Accordingly, its impedance at the positive frequency can be obtained by

$Z_{\mathrm{C}}\left(f_{+}\right)=\frac{1}{Y_{\mathrm{C}}\left(f_{+}\right)}=\frac{1}{j\omega \mathrm{C}}(17)$

Then, the impedance expression of the capacitor at the negative frequency (f₋) is discussed. At this condition, assuming the voltage applied to the capacitor is u(t) = sin(-ωt), the corresponding differential expression is expressed as

$i\left(t\right)=\mathrm{C}\cdot \frac{\mathbf{d}u\left(t\right)}{\mathbf{d}t}=\mathrm{C}\cdot \frac{\mathbf{d}\sin \left(-\omega t\right)}{\mathbf{d}t}=-\omega \mathrm{C}\cdot \cos \left(-\omega t\right)=\omega \mathrm{C}\cdot \sin \left(-\left(\omega t+90°\right)\right)(18)$

From Eq. 18, the following relationship can be obtained.

$u\left(t\right)=\sin \left(-\omega t\right)\stackrel{Y_{\mathrm{C}}\left(f_{-}\right)}{\Rightarrow }i\left(t\right)=\omega \mathrm{C}\cdot \sin \left(-\left(\omega t+90°\right)\right)(19)$

where, Y_C(f₋) represents the capacitor admittance at the negative frequency (f₋). Further, through the relationship presented in Eq. 19, the admittance of the capacitor at this condition can be expressed as

$Y_{\mathrm{C}}\left(f_{-}\right)=j\omega \mathrm{C}(20)$

Further, its impedance at the negative frequency can be obtained by

$Z_{\mathrm{C}}\left(f_{-}\right)=\frac{1}{Y_{\mathrm{C}}\left(f_{-}\right)}=\frac{1}{j\omega \mathrm{C}}(21)$

From Eqs. 17, 21, it can be seen that the impedance expressions of the capacitor at positive and negative frequencies are also consistent, and the reason can be further explained as follow.
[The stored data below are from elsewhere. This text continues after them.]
## src/rtl/cfo_loop_ctrl.sv

```systemverilog
// Gear-shift and lock controller for the MSK CFO PI loop filter.
// Windows |phase error|, steps ACQ -> TRACK -> FINE gain sets, reports lock, clears/holds the integrator.
module cfo_loop_ctrl #(
    parameter int ERR_WIDTH   = 24,
    parameter int LOG2_WIN    = 4,
    parameter int LOCK_THR    = 524288,
    parameter int FINE_THR    = 131072,
    parameter int LOSS_THR    = 2097152,
    parameter int LOCK_CNT    = 4,
    parameter int LOSS_CNT    = 2,
    parameter int ACQ_TIMEOUT = 64
) (
    input  logic                 clk,
    input  logic                 rst,
    input  logic                 enable_i,
    input  logic                 force_reacq_i,
    input  logic                 err_valid_i,
    input  logic [ERR_WIDTH-1:0] phase_err_i,
    output logic [1:0]           gain_sel_o,
    output logic                 integ_clr_o,
    output logic                 integ_hold_o,
    output logic                 lock_o,
    output logic [2:0]           state_o,
    output logic                 win_valid_o,
    output logic [ERR_WIDTH-2:0] win_mean_o
);
    localparam int MAG_W = ERR_WIDTH - 1;
    localparam int ACC_W = MAG_W + LOG2_WIN;
    localparam int LC_W  = $clog2(LOCK_CNT + 1);
    localparam int SC_W  = $clog2(LOSS_CNT + 1);
    localparam int AW_W  = $clog2(ACQ_TIMEOUT + 1);

    localparam logic [MAG_W-1:0] LOCK_THR_V = MAG_W'(LOCK_THR);
    localparam logic [MAG_W-1:0] FINE_THR_V = MAG_W'(FINE_THR);
    localparam logic [MAG_W-1:0] LOSS_THR_V = MAG_W'(LOSS_THR);
    localparam logic [LC_W-1:0]  LOCK_CNT_V = LC_W'(LOCK_CNT);
    localparam logic [SC_W-1:0]  LOSS_CNT_V = SC_W'(LOSS_CNT);
    localparam logic [AW_W-1:0]  ACQ_TO_V   = AW_W'(ACQ_TIMEOUT);

    typedef enum logic [2:0] {
        S_IDLE  = 3'd0,
        S_CLEAR = 3'd1,
        S_ACQ   = 3'd2,
        S_TRACK = 3'd3,
        S_FINE  = 3'd4
    } state_t;

    state_t              r_state;
    logic [ACC_W-1:0]    r_acc;
    logic [LOG2_WIN-1:0] r_cnt;
    logic [LC_W-1:0]     r_lock_cnt;
    logic [SC_W-1:0]     r_loss_cnt;
    logic [AW_W-1:0]     r_acq_win;
    logic [MAG_W-1:0]    r_win_mean;
    logic                r_win_valid;
    logic [1:0]          r_gain_sel;
    logic                r_integ_clr;
    logic                r_integ_hold;
    logic                r_lock;

    state_t              w_state_next;
    logic [ACC_W-1:0]    w_acc_next;
    logic [LOG2_WIN-1:0] w_cnt_next;
    logic [LC_W-1:0]     w_lock_next;
    logic [SC_W-1:0]     w_loss_next;
    logic [AW_W-1:0]     w_acq_next;
    logic [MAG_W-1:0]    w_win_mean_next;
    logic                w_win_valid_next;

    // Saturating magnitude: the most negative code has no positive twin.
    logic             w_err_is_min;
    logic [MAG_W-1:0] w_neg_mag;
    logic [MAG_W-1:0] w_mag;
    logic [ACC_W-1:0] w_sum;
    logic [MAG_W-1:0] w_mean;
    logic             w_win_done;
    logic             w_loss_hit;

    assign w_err_is_min = (phase_err_i == {1'b1, {MAG_W{1'b0}}});
    assign w_neg_mag    = ~phase_err_i[MAG_W-1:0] + MAG_W'(1);
    assign w_mag        = !phase_err_i[ERR_WIDTH-1] ? phase_err_i[MAG_W-1:0] :
                          (w_err_is_min ? {MAG_W{1'b1}} : w_neg_mag);
    assign w_sum        = r_acc + ACC_W'(w_mag);
    assign w_mean       = w_sum[ACC_W-1:LOG2_WIN];
    assign w_win_done   = err_valid_i && (r_cnt == {LOG2_WIN{1'b1}});
    assign w_loss_hit   = (w_mean > LOSS_THR_V);

    always_comb begin
        w_state_next     = r_state;
        w_acc_next       = r_acc;
        w_cnt_next       = r_cnt;
        w_lock_next      = r_lock_cnt;
        w_loss_next      = r_loss_cnt;
        w_acq_next       = r_acq_win;
        w_win_mean_next  = r_win_mean;
        w_win_valid_next = 1'b0;

        if (!enable_i) begin
            w_state_next = S_IDLE;
        end else if (force_reacq_i && r_state != S_IDLE) begin
            w_state_next = S_CLEAR;
        end else begin
            case (r_state)
                S_IDLE:  w_state_next = S_CLEAR;
                S_CLEAR: w_state_next = S_ACQ;
                S_ACQ, S_TRACK, S_FINE: begin
                    if (err_valid_i && !w_win_done) begin
                        w_acc_next = w_sum;
                        w_cnt_next = r_cnt + LOG2_WIN'(1);
                    end else if (w_win_done) begin
                        w_acc_next       = '0;
                        w_cnt_next       = '0;
                        w_win_mean_next  = w_mean;
                        w_win_valid_next = 1'b1;
                        if (r_state == S_ACQ) begin
                            w_lock_next = (w_mean < LOCK_THR_V) ? r_lock_cnt + LC_W'(1) : '0;
                            w_acq_next  = r_acq_win + AW_W'(1);
                            // Lock beats timeout when both land on the same window.
                            if (w_lock_next == LOCK_CNT_V)
                                w_state_next = S_TRACK;
                            else if (w_acq_next == ACQ_TO_V)
                                w_state_next = S_CLEAR;
                        end else begin
                            w_loss_next = w_loss_hit ? r_loss_cnt + SC_W'(1) : '0;
                            if (r_state == S_TRACK)
                                w_lock_next = (w_mean < FINE_THR_V) ? r_lock_cnt + LC_W'(1) : '0;
                            if (w_loss_next == LOSS_CNT_V)
                                w_state_next = S_ACQ;
                            else if (r_state == S_TRACK && w_lock_next == LOCK_CNT_V)
                                w_state_next = S_FINE;
                            else if (r_state == S_FINE && w_mean >= LOCK_THR_V)
                                w_state_next = S_TRACK;
                        end
                    end
                end
                default: w_state_next = S_IDLE;
            endcase
        end

        if (w_state_next != r_state) begin
            w_acc_next  = '0;
            w_cnt_next  = '0;
            w_lock_next = '0;
            w_acq_next  = '0;
            // The loss run survives gear changes within lock only.
            if (!((r_state == S_TRACK && w_state_next == S_FINE) ||
                  (r_state == S_FINE  && w_state_next == S_TRACK)))
                w_loss_next = '0;
        end
    end

    always_ff @(posedge clk) begin
        if (rst) begin
            r_state      <= S_IDLE;
            r_acc        <= '0;
            r_cnt        <= '0;
            r_lock_cnt   <= '0;
            r_loss_cnt   <= '0;
            r_acq_win    <= '0;
            r_win_mean   <= '0;
            r_win_valid  <= 1'b0;
            r_gain_sel   <= 2'd0;
            r_integ_clr  <= 1'b0;
            r_integ_hold <= 1'b1;
            r_lock       <= 1'b0;
        end else begin
            r_state      <= w_state_next;
            r_acc        <= w_acc_next;
            r_cnt        <= w_cnt_next;
            r_lock_cnt   <= w_lock_next;
            r_loss_cnt   <= w_loss_next;
            r_acq_win    <= w_acq_next;
            r_win_mean   <= w_win_mean_next;
            r_win_valid  <= w_win_valid_next;
            r_gain_sel   <= (w_state_next == S_TRACK) ? 2'd1 :
                            (w_state_next == S_FINE)  ? 2'd2 : 2'd0;
            r_integ_clr  <= (w_state_next == S_CLEAR);
            r_integ_hold <= (w_state_next == S_IDLE);
            r_lock       <= (w_state_next == S_TRACK) || (w_state_next == S_FINE);
        end
    end

    assign state_o      = r_state;
    assign gain_sel_o   = r_gain_sel;
    assign integ_clr_o  = r_integ_clr;
    assign integ_hold_o = r_integ_hold;
    assign lock_o       = r_lock;
    assign win_valid_o  = r_win_valid;
    assign win_mean_o   = r_win_mean;
endmodule

```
By observing the above capacitor impedance expressions at the positive and negative frequencies, the voltage and current vector diagrams are shown in Figure 3. As can be seen, regardless of whether the frequency is positive or negative (forward and reverse rotation), the characteristic expressions of the capacitor are the same, with current leading voltage of 90°. Thus, the impedance expressions of the capacitor at positive and negative frequencies are consistent.

FIGURE 3

FIGURE 3. Voltage and current vector diagrams of capacitor at the positive/negative frequencies.

3.3 Resistor impedance at the positive/negative frequencies

For resistor, its impedance is not related to frequency. Therefore, at the positive and negative frequencies, the impedance expressions are the same, represented as follows

$Z_{\mathrm{R}}\left(f_{+}\right)=Z_{\mathrm{R}}\left(f_{-}\right)=\mathrm{R}(22)$

where, Z_R(f₊) and Z_R(f₋) represent the resistor impedance at the positive and negative frequencies, respectively.
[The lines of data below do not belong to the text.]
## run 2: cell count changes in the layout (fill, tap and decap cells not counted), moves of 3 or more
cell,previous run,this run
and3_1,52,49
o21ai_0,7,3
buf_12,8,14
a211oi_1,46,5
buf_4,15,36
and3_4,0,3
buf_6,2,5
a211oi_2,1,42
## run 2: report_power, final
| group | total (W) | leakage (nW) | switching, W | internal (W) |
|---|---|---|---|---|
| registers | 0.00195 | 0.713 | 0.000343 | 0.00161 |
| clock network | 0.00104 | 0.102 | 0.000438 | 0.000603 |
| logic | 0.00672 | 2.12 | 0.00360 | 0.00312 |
The corresponding voltage/current vector diagram of resistor is shown in Figure 4. As can be seen, regardless of whether the frequency is positive or negative, the voltage and current are in phase.

FIGURE 4

FIGURE 4. Voltage and current vector diagrams of resistor at the positive/negative frequencies.

To sum up, the impedance expressions of inductors, capacitors, and resistors are respectively the same at positive and negative frequencies. This is also the basis for proposing the novel dq-frame impedance identification method in the following section. Furthermore, the simulation results in Section 5 can also verify the correctness of the analysis and conclusions in this section in turn. Noteworthily, the physical significance of the negative-frequency impedance can be described by the impedance characteristics of inductance, capacitance and resistance under the reverse rotation of the motor. For inductor and capacitor, their impedance is only related to the frequency value and not related to the direction of motor rotation. For resistors, their impedance is completely independent of frequency. Therefore, the negative-frequency impedances of inductors, capacitors and resistors derived in this paper are the same as those under the positive frequencies.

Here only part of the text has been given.